▶ Your objective: At the line that contains "CTS | 0.01770 | -58.03 | 50630 | 7837 | 31.75", begin setting down every line word for word, and stop after the last line of the listing.
===== Exercise data
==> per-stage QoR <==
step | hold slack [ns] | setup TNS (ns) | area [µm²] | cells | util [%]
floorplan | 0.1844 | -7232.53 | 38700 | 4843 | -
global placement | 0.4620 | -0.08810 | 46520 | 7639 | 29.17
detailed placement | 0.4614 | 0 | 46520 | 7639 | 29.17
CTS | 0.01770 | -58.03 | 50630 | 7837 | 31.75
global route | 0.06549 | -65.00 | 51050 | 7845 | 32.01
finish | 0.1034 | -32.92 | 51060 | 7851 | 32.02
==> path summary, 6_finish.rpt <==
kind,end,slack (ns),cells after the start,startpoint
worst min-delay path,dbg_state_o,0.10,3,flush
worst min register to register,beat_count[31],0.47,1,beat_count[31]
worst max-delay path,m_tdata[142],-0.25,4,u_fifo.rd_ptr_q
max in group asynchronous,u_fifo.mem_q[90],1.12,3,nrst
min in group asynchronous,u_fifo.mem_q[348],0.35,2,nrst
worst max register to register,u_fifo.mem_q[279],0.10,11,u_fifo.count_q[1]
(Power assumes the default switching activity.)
==========
▶ Exercise output:
CTS | 0.01770 | -58.03 | 50630 | 7837 | 31.75
global route | 0.06549 | -65.00 | 51050 | 7845 | 32.01
finish | 0.1034 | -32.92 | 51060 | 7851 | 32.02
==> path summary, 6_finish.rpt <==
kind,end,slack (ns),cells after the start,startpoint
worst min-delay path,dbg_state_o,0.10,3,flush
worst min register to register,beat_count[31],0.47,1,beat_count[31]
worst max-delay path,m_tdata[142],-0.25,4,u_fifo.rd_ptr_q
max in group asynchronous,u_fifo.mem_q[90],1.12,3,nrst
min in group asynchronous,u_fifo.mem_q[348],0.35,2,nrst
worst max register to register,u_fifo.mem_q[279],0.10,11,u_fifo.count_q[1]
(Power assumes the default switching activity.)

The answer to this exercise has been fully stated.